现在使用自定义因素遇到此问题,它一直在日志中说我有一个错误并且我的数组大小为 0(经过一点回溯测试,我知道这是错误所在)。如果您需要更多信息,请随时询问。
这段代码的目的是创建一个标准化的平均真实范围除以 0-1 比例的价格,我用来编码的源是 quantopian。
确切的错误是:
ValueError: zero-size array to reduction operation fmin which has no identity
class ATrComp(CustomFactor):
inputs = [USEquityPricing.close,USEquityPricing.high,USEquityPricing.low]
window_length = 200
def compute(self, today, assets, out, close, high, low):
hml = high - low
hmpc = np.abs(high - np.roll(close, 1, axis=0))
lmpc = np.abs(low - np.roll(close, 1, axis=0))
tr = np.maximum(hml, np.maximum(hmpc, lmpc))
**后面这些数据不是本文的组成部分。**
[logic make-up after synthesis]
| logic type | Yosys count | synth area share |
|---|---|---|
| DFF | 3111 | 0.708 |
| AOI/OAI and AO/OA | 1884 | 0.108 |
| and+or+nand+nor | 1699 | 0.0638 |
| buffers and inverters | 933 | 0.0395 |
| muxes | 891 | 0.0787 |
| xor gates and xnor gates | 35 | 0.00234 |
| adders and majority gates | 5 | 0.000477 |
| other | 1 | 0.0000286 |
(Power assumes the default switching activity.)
atr = np.mean(tr[-1:-21], axis=0) #skip the first one as it will be NaN
apr = atr*100 / close[-1]
aprcomp = (apr[-1] - np.amin(apr[-2:-101], axis=0))/(np.amax(apr[-2:-101], axis=0) - np.amin(apr[-2:-101], axis=0))
out[:] = aprcomp
这是代码的不同版本:
class ATrp(CustomFactor):
inputs = [USEquityPricing.close,USEquityPricing.high,USEquityPricing.low]
window_length = 200
def compute(self, today, assets, out, close, high, low):
hml = high - low
hmpc = np.abs(high - np.roll(close, 1, axis=0))
lmpc = np.abs(low - np.roll(close, 1, axis=0))
tr = np.maximum(hml, np.maximum(hmpc, lmpc))
atr = np.mean(tr[-21:], axis=0) #skip the first one as it will be NaN
apr = atr*100 / close[-1]
out[:] = apr
class ATrComp(CustomFactor):
inputs = [USEquityPricing.close,USEquityPricing.high,USEquityPricing.low]
window_length = 200
def compute(self, today, assets, out, close, high, low):
apr = ATrp()
aprcomp = (apr[-1] - np.amin(apr[-2:-101], axis=0))/(np.amax(apr[-2:-101], axis=0) - np.amin(apr[-2:-101], axis=0))
out[:] = aprcomp
这次我的错误是:
TypeError: zipline.pipeline.term.__getitem__() expected a value of
type zipline.assets._assets.Asset for argument 'key', but got int instead.